** Provided records **
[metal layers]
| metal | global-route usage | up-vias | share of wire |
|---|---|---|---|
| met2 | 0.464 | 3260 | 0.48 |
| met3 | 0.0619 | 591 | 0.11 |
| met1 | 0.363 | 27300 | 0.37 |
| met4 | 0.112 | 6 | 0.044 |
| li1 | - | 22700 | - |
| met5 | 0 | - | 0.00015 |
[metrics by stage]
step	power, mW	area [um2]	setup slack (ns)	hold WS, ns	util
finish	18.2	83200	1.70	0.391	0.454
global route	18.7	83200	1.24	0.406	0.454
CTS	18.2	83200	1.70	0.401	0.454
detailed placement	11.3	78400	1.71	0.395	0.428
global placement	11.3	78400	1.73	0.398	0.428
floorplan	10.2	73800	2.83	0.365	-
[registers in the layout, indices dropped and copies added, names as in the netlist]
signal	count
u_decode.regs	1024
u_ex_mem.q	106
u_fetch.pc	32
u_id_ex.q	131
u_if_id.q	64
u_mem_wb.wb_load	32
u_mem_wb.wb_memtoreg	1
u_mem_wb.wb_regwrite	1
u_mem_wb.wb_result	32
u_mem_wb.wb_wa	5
What follows belongs to an exercise in optimizing a design on an open flow for a short achievable clock period; a production flow would make more cautious choices. Function was checked by simulation only, so behaviour that the tests miss may differ from the original. The flow treats the clock pin as an ideal source, which a real chip does not have. Power is estimated from default activity; no workload was simulated.

==> flow/design.v (excerpt) <==
module core_complex_fabric
(
  input  logic     clk_i,
  input  logic     rst_ni,
  input  offload_pkg::acc_req_t acc_req_i,
  input  logic     acc_valid_i,
  output logic     acc_ready_o,
  output offload_pkg::acc_rsp_t acc_rsp_o,
  output logic     acc_rsp_valid_o,
  input  logic     acc_rsp_ready_i,
  output offload_pkg::acc_req_t fpu_req_o,
  output logic     fpu_valid_o,
  input  logic     fpu_ready_i,
  input  offload_pkg::acc_rsp_t fpu_rsp_i,
  input  logic     fpu_rsp_valid_i,
  output logic     fpu_rsp_ready_o,
  output offload_pkg::acc_req_t hive_req_o,
  output logic     hive_valid_o,
  input  logic     hive_ready_i,
  input  offload_pkg::acc_rsp_t hive_rsp_i,
  input  logic     hive_rsp_valid_i,
  output logic     hive_rsp_ready_o,
  input  offload_pkg::addr_t    tcdm_base_i,
  input  offload_pkg::mem_req_t core_req_i,
  input  logic     core_valid_i,
  output logic     core_ready_o,
  output offload_pkg::mem_rsp_t core_rsp_o,
  output logic     core_rsp_valid_o,
  output offload_pkg::mem_req_t tcdm_req_o,
  output logic     tcdm_valid_o,
  input  logic     tcdm_ready_i,
  input  offload_pkg::mem_rsp_t tcdm_rsp_i,
  input  logic     tcdm_rsp_valid_i,
  output logic     tcdm_rsp_ready_o,
  output offload_pkg::mem_req_t soc_req_o,
  output logic     soc_valid_o,
  input  logic     soc_ready_i,
  input  offload_pkg::mem_rsp_t soc_rsp_i,
  input  logic     soc_rsp_valid_i,
  output logic     soc_rsp_ready_o
);
Size in the first run: ~4,700 cells after synthesis, about 1,400 flip-flops, roughly 880 I/O pins, ~54,000 sq um of cells after synthesis.
export LEC_CHECK = 0
export ABC_CLOCK_PERIOD_IN_PS = 2500
export CAP_MARGIN = 20
export CORE_MARGIN = 2
export CORE_UTILIZATION = 40
export GPL_ROUTABILITY_DRIVEN = 0
export SETUP_SLACK_MARGIN = 2.2
export SLEW_MARGIN = 20
export SYNTH_HIERARCHICAL = 1
export TNS_END_PERCENT = 100
create_clock -name core_clock -period 5.0 [get_ports {clk_i}]
standard.sh (not shown) runs the stock make flow with config.mk's settings and CLKGATE_MAP_FILE= SYNTH_SCRIPT=/design/flow/synth_recipe.tcl, a recipe that flattens the netlist after the stock synthesis.
==> flow/flow/run.sh <==
#!/bin/bash
# Own layout flow: the standard synthesis unchanged, then the
# standard ORFS layout with
#  - sizing not tied to cell footprints (MATCH_CELL_FOOTPRINT=0),
#  - delay cells kept out of the layout (added to DONT_USE_CELLS), and
#    the port buffers made of plain buffers (BUFFER_PORTS_ARGS),
#  - the ports of the memory window compare kept together (io.tcl),
#  - a greedy gate-sizing pass after CTS and after global routing
#    (post_cts.tcl, post_grt.tcl, sizer.tcl).
# Each step's full output goes to a log in this folder (and ORFS's own
# per-step logs under orfs/logs).
set -euo pipefail
cd "$(dirname "$0")/.."
W=$PWD

# 1. Standard synthesis, unchanged
bash standard.sh synth > "$W/log_synth.txt" 2>&1

# 2. Layout: the standard make command with extra settings
export DONT_USE_CELLS="sky130_fd_sc_hd__clkdlybuf4s15_1 sky130_fd_sc_hd__clkdlybuf4s15_2 sky130_fd_sc_hd__clkdlybuf4s18_1 sky130_fd_sc_hd__clkdlybuf4s18_2 sky130_fd_sc_hd__clkdlybuf4s25_1 sky130_fd_sc_hd__clkdlybuf4s25_2 sky130_fd_sc_hd__clkdlybuf4s50_1 sky130_fd_sc_hd__clkdlybuf4s50_2 sky130_fd_sc_hd__dlymetal6s2s_1 sky130_fd_sc_hd__dlymetal6s4s_1 sky130_fd_sc_hd__dlymetal6s6s_1 sky130_fd_sc_hd__dlygate4sd1_1 sky130_fd_sc_hd__dlygate4sd2_1 sky130_fd_sc_hd__dlygate4sd3_1"
export BUFFER_PORTS_ARGS="-buffer_cell sky130_fd_sc_hd__buf_4"
export PRE_IO_PLACEMENT_TCL="$W/flow/io.tcl"
export POST_CTS_TCL="$W/flow/post_cts.tcl"
export POST_GLOBAL_ROUTE_TCL="$W/flow/post_grt.tcl"
sed "s|\"\${@:-finish}\"|MATCH_CELL_FOOTPRINT=0 \"\${@:-finish}\"|" standard.sh > "$W/layout.sh"
bash "$W/layout.sh" finish > "$W/log_layout.txt" 2>&1
==> flow/flow/io.tcl <==
# Keep the ports of the memory route's window compare together on the
# die edge, so the compare logic sits next to all of them: the address
# and base bit pairs on both sides, the valid, readies and the three
# outputs in the middle.
set crit {}
for {set i 17} {$i <= 23} {incr i} {
  lappend crit "core_req_i\[[expr {$i + 37}]\]" "tcdm_base_i\[$i\]"
}
lappend crit core_valid_i tcdm_ready_i core_ready_o tcdm_valid_o soc_valid_o soc_ready_i
for {set i 24} {$i <= 31} {incr i} {
  lappend crit "core_req_i\[[expr {$i + 37}]\]" "tcdm_base_i\[$i\]"
}
set_io_pin_constraint -group -order -pin_names $crit
Other scripts of this flow, unchanged in this note and not shown: flow/flow/post_cts.tcl, flow/flow/post_grt.tcl, flow/flow/sizer.tcl
The baseline went through all stages and came out clean.
==> next run, changes <==
==> flow/flow/io.tcl (replaced) <==
# Keep the ports of the memory route's window compare together on the
# die edge, so the compare logic sits next to all of them.
set crit {}
for {set i 17} {$i <= 31} {incr i} {
  lappend crit "core_req_i\[[expr {$i + 37}]\]" "tcdm_base_i\[$i\]"
}
lappend crit core_valid_i tcdm_ready_i soc_ready_i core_ready_o tcdm_valid_o soc_valid_o
set_io_pin_constraint -group -order -pin_names $crit
Settings changed: GPL_ROUTABILITY_DRIVEN 0 to unset.
What happened: Cell area went down by 0.50%; sequential power hardly moves; area after synthesis stays the same; combinational power drops by about 3%; cell count barely changes.
==> next run, changes <==
==> flow/flow/io.tcl (replaced) <==
# Keep the ports of the memory route's window compare together on the
# die edge, so the compare logic sits next to all of them: the address
# and base bit pairs on both sides, the valid, readies and the three
# outputs in the middle.
set crit {}
for {set i 17} {$i <= 23} {incr i} {
  lappend crit "core_req_i\[[expr {$i + 37}]\]" "tcdm_base_i\[$i\]"
}
lappend crit core_valid_i tcdm_ready_i core_ready_o tcdm_valid_o soc_valid_o soc_ready_i
for {set i 24} {$i <= 31} {incr i} {
  lappend crit "core_req_i\[[expr {$i + 37}]\]" "tcdm_base_i\[$i\]"
}
set_io_pin_constraint -group -order -pin_names $crit
Settings changed: SETUP_SLACK_MARGIN 2.2 to 2.35.
=>
- global-route usage barely changes
- power stays flat
- worst setup slack improves by 0.012 ns

core_complex_fabric again, from the RTL that the note above started with.
## core_complex_fabric
module core_complex_fabric
(
  input  logic     clk_i,
  input  logic     rst_ni,
  input  offload_pkg::acc_req_t acc_req_i,
  input  logic     acc_valid_i,
  output logic     acc_ready_o,
  output offload_pkg::acc_rsp_t acc_rsp_o,
  output logic     acc_rsp_valid_o,
  input  logic     acc_rsp_ready_i,
  output offload_pkg::acc_req_t fpu_req_o,
  output logic     fpu_valid_o,
  input  logic     fpu_ready_i,
  input  offload_pkg::acc_rsp_t fpu_rsp_i,
  input  logic     fpu_rsp_valid_i,
  output logic     fpu_rsp_ready_o,
  output offload_pkg::acc_req_t hive_req_o,
  output logic     hive_valid_o,
  input  logic     hive_ready_i,
  input  offload_pkg::acc_rsp_t hive_rsp_i,
  input  logic     hive_rsp_valid_i,
  output logic     hive_rsp_ready_o,
  input  offload_pkg::addr_t    tcdm_base_i,
  input  offload_pkg::mem_req_t core_req_i,
  input  logic     core_valid_i,
  output logic     core_ready_o,
  output offload_pkg::mem_rsp_t core_rsp_o,
  output logic     core_rsp_valid_o,
  output offload_pkg::mem_req_t tcdm_req_o,
  output logic     tcdm_valid_o,
  input  logic     tcdm_ready_i,
  input  offload_pkg::mem_rsp_t tcdm_rsp_i,
  input  logic     tcdm_rsp_valid_i,
  output logic     tcdm_rsp_ready_o,
  output offload_pkg::mem_req_t soc_req_o,
  output logic     soc_valid_o,
  input  logic     soc_ready_i,
  input  offload_pkg::mem_rsp_t soc_rsp_i,
  input  logic     soc_rsp_valid_i,
  output logic     soc_rsp_ready_o
);
Settings: LEC_CHECK=0, ABC_CLOCK_PERIOD_IN_PS=2500, CAP_MARGIN=20, CORE_MARGIN=2, CORE_UTILIZATION=40, SETUP_SLACK_MARGIN=2.2, SLEW_MARGIN=20, SYNTH_HIERARCHICAL=1, TNS_END_PERCENT=100; clock period 5.0 ns.
==> flow/flow/post_cts.tcl <==
# After CTS and its timing repair: greedy sizing on the worst paths,
# then legalize.
source [file join [file dirname [info script]] sizer.tcl]
estimate_parasitics -placement
puts "bench post_cts start ws [worst_slack -max]"
my_greedy_size 6 3 {estimate_parasitics -placement}
detailed_placement
check_placement -verbose
estimate_parasitics -placement
puts "bench post_cts end ws [worst_slack -max]"
==> flow/flow/post_grt.tcl <==
# After global routing and its timing repair: greedy sizing with the
# global-route parasitics, then legalize, route the changed nets and
# write the guides again.
source [file join [file dirname [info script]] sizer.tcl]
puts "bench post_grt start ws [worst_slack -max]"
global_route -start_incremental
my_greedy_size 6 3 {estimate_parasitics -global_routing}
detailed_placement
global_route -end_incremental -congestion_report_file $::env(REPORTS_DIR)/congestion_post_bench_size.rpt
estimate_parasitics -global_routing
check_placement -verbose
puts "bench post_grt end ws [worst_slack -max]"
write_guides $::env(RESULTS_DIR)/route.guide
Scripts as last shown in full above: flow/flow/run.sh
Other scripts of this flow, unchanged in this note and not shown: flow/flow/io.tcl, flow/flow/sizer.tcl
Rerun with:
--- a/flow/flow/post_cts.tcl
+++ b/flow/flow/post_cts.tcl
@@ -6 +6 @@
-my_greedy_size 6 3 {estimate_parasitics -placement}
+my_greedy_size 12 1 {estimate_parasitics -placement}
--- a/flow/flow/post_grt.tcl
+++ b/flow/flow/post_grt.tcl
@@ -7 +7 @@
-my_greedy_size 6 3 {estimate_parasitics -global_routing}
+my_greedy_size 12 1 {estimate_parasitics -global_routing}
=> Register-to-register slack got worse by 0.02 ns. Routed wire length stays flat. Power is about the same. Global-route usage stays the same. Via count stays flat. Cell count does not change. Fmax stays flat. First-iteration DRC count shrinks slightly. Worst setup slack is about the same.

== PW ==
core_complex_fabric, a different RTL version from the one above (not shown whole).
Size in the first run: ~5600 cells after synthesis, roughly 880 I/O pins, about 54000 sq um of cells after synthesis.
clock: 5.0 ns
lec_check: 0
abc_clock_period_in_ps: 2500
cap_margin: 20
core_margin: 2
core_utilization: 40
setup_slack_margin: 2.5
slew_margin: 20
synth_hierarchical: 1
tns_end_percent: 0
Scripts as last shown in full above: flow/flow/run.sh
Other scripts of this flow, unchanged in this note and not shown: flow/flow/io.tcl, flow/flow/post_cts.tcl, flow/flow/post_grt.tcl, flow/flow/sizer.tcl
In summary, PW completed successfully, with a layout that passed the timing, design-rule and antenna checks.
Edits applied to the flow inputs when going from PW to AL:
# PW
export LEC_CHECK = 0
export ABC_CLOCK_PERIOD_IN_PS = 2500
export CAP_MARGIN = 20
export CORE_MARGIN = 2
export CORE_UTILIZATION = 40
export SETUP_SLACK_MARGIN = 2.5
export SLEW_MARGIN = 20
export SYNTH_HIERARCHICAL = 1
export TNS_END_PERCENT = 0
create_clock -name core_clock -period 5.0 [get_ports {clk_i}]
# AL
export LEC_CHECK = 0
export ABC_CLOCK_PERIOD_IN_PS = 2500
export CAP_MARGIN = 20
export CORE_MARGIN = 2
export CORE_UTILIZATION = 40
export SETUP_SLACK_MARGIN = 2.2
export SLEW_MARGIN = 20
export SYNTH_HIERARCHICAL = 1
export TNS_END_PERCENT = 100
create_clock -name core_clock -period 5.0 [get_ports {clk_i}]
### Flow results
Initial antenna violation count down 6 in AL wrt PW
In the reports for AL and PW, the smaller routed wire length belongs to PW.
Overall via count from detail_route: AL vs PW, no meaningful difference

lane 1:
Another version of the RTL of core_complex_fabric (not shown whole).
Size: about 1,300 flip-flops, about 880 I/O pins, ~51,000 um^2 of cells after synthesis.
Design core_complex_fabric, start of the top module:
module core_complex_fabric
(
  input  logic     clk_i,
  input  logic     rst_ni,
  input  offload_pkg::acc_req_t acc_req_i,
  input  logic     acc_valid_i,
  output logic     acc_ready_o,
  output offload_pkg::acc_rsp_t acc_rsp_o,
  output logic     acc_rsp_valid_o,
  input  logic     acc_rsp_ready_i,
  output offload_pkg::acc_req_t fpu_req_o,
  output logic     fpu_valid_o,
  input  logic     fpu_ready_i,
  input  offload_pkg::acc_rsp_t fpu_rsp_i,
  input  logic     fpu_rsp_valid_i,
  output logic     fpu_rsp_ready_o,
  output offload_pkg::acc_req_t hive_req_o,
  output logic     hive_valid_o,
  input  logic     hive_ready_i,
  input  offload_pkg::acc_rsp_t hive_rsp_i,
  input  logic     hive_rsp_valid_i,
  output logic     hive_rsp_ready_o,
  input  offload_pkg::addr_t    tcdm_base_i,
  input  offload_pkg::mem_req_t core_req_i,
  input  logic     core_valid_i,
  output logic     core_ready_o,
  output offload_pkg::mem_rsp_t core_rsp_o,
  output logic     core_rsp_valid_o,
  output offload_pkg::mem_req_t tcdm_req_o,
  output logic     tcdm_valid_o,
  input  logic     tcdm_ready_i,
  input  offload_pkg::mem_rsp_t tcdm_rsp_i,
  input  logic     tcdm_rsp_valid_i,
  output logic     tcdm_rsp_ready_o,
  output offload_pkg::mem_req_t soc_req_o,
  output logic     soc_valid_o,
  input  logic     soc_ready_i,
  input  offload_pkg::mem_rsp_t soc_rsp_i,
  input  logic     soc_rsp_valid_i,
  output logic     soc_rsp_ready_o
);
clock: 5.0 ns
lec_check: 0
abc_clock_period_in_ps: 2500
cap_margin: 20
core_margin: 2
core_utilization: 40
setup_slack_margin: 2.5
slew_margin: 20
synth_hierarchical: 1
run.sh (not shown) runs the stock make flow with config.mk's settings and CLKGATE_MAP_FILE= SYNTH_SCRIPT=/design/flow/synth_recipe.tcl, a recipe that flattens the netlist after the stock synthesis.
Stock flow here: none of the scripts above is used.
Input-level comparison between lane 2 and lane 1:
==> flow/flow/run.sh (new file) <==
#!/bin/bash
# Own layout flow: the standard synthesis unchanged, then the
# standard ORFS layout with sizing not tied to cell footprints, so that
# the timing repair may swap port buffers and gates between cell
# families. Each step's full output goes to a log in this folder.
set -euo pipefail
cd "$(dirname "$0")/.."
W=$PWD

# 1. Standard synthesis, unchanged
bash standard.sh synth > "$W/log_synth.txt" 2>&1

# 2. Layout: the standard make command with extra settings
EXTRA="MATCH_CELL_FOOTPRINT=0"
if [[ -f "$W/flow/io.tcl" ]]; then
  EXTRA="$EXTRA PRE_IO_PLACEMENT_TCL=$W/flow/io.tcl"
fi
sed "s|\"\${@:-finish}\"|$EXTRA \"\${@:-finish}\"|" standard.sh > "$W/layout.sh"
bash "$W/layout.sh" finish > "$W/log_layout.txt" 2>&1
==> flow/standard.sh (new file) <==
#!/bin/bash
# synth_recipe.tcl (not shown) runs the flow's synth.tcl, then flattens the netlist and writes it again
# the make line also repeats each setting of config.mk as NAME=value (left out here)
make -C /OpenROAD-flow-scripts/flow DESIGN_CONFIG=/design/flow/config.mk WORK_HOME=/design/flow/orfs CLKGATE_MAP_FILE= SYNTH_SCRIPT=/design/flow/synth_recipe.tcl "${@:-finish}"
removed: flow/run.sh
## What came out
Comparing lane 1 and lane 2, number of diodes added for antenna fixing is higher on lane 1.
Lane 2 vs. lane 1: leakage power figure grew by 0.0031 uW; global-route usage was more or less identical; number of global-route vias before repair shows a reduction of 341; buffer share of cell area +1.7 points.
Between lane 2 and lane 1, the endpoint required time on the critical path does not differ in any meaningful way.
Fraction of area in registers: lane 2 vs lane 1 down 0.84 points
Going from lane 1 to lane 2, design area saw an increase; cell depth of the worst setup path fell 1.
Diff lane 2..lane 1 | overall power of the completed layout | negligible
Higher routed length on met1 was reported by lane 1, not lane 2.

-- static timing again, ports no longer ideal --
How much do the figures lean on ideal ports? The routed layouts below were timed once more, with nothing changed but the port constraints. Step 1 (the two cells are an assumption about what drives the block):
set clk [get_ports {clk_i}]
set_driving_cell -lib_cell sky130_fd_sc_hd__clkbuf_16 $clk
set_driving_cell -lib_cell sky130_fd_sc_hd__buf_2 [delete_from_list [all_inputs] $clk]
Step 2 adds t to the input delays and takes it off the output delays; t is the mean of the earliest and latest rising clock arrival at the registers after step 1. Input paths then give back, and output paths get back, about the clock's delay inside the block. a / b / c = no drivers / after step 1 / after step 2; a / b = the first two.
run	t (ns)	setup slack, ns	worst hold slack (ns)	slew at the worst register clock pin (ns)	cell pins on the clock port's net
the first run of note 1	0.845	2.110 / 2.069 / 1.476	0.411 / 0.411 / 0.411	0.06 / 0.06	1
the second run of note 1	0.837	2.076 / 2.031 / 1.612	0.406 / 0.406 / 0.406	0.06 / 0.06	1
the third run of note 1	0.839	2.088 / 2.028 / 1.632	0.415 / 0.415 / 0.415	0.07 / 0.07	1
the first run of note 2	0.845	2.108 / 2.068 / 1.477	0.410 / 0.410 / 0.410	0.06 / 0.06	1
the second run of note 2	0.845	2.110 / 2.069 / 1.476	0.411 / 0.411 / 0.411	0.06 / 0.06	1
PW	0.845	2.058 / 2.004 / 1.284	0.357 / 0.357 / 0.357	0.06 / 0.06	1
AL	0.849	2.079 / 2.016 / 1.488	0.370 / 0.370 / 0.370	0.06 / 0.06	1
lane 1	0.834	1.822 / 1.763 / 1.304	0.406 / 0.406 / 0.406	0.07 / 0.07	1
lane 2	0.831	1.787 / 1.714 / 1.314	0.398 / 0.398 / 0.398	0.07 / 0.07	1
After both steps every run listed still meets setup and hold. The setup slack of PW, which loses most, moves by -0.054 ns with the drivers and by -0.774 ns with both steps.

** What this task involves **
The first line of the records begins the span, and the line containing "- | 0.00015 |" ends it. Reproduce that span exactly, both ends included.

** Answer for the task **
[metal layers]
| metal | global-route usage | up-vias | share of wire |
|---|---|---|---|
| met2 | 0.464 | 3260 | 0.48 |
| met3 | 0.0619 | 591 | 0.11 |
| met1 | 0.363 | 27300 | 0.37 |
| met4 | 0.112 | 6 | 0.044 |
| li1 | - | 22700 | - |
| met5 | 0 | - | 0.00015 |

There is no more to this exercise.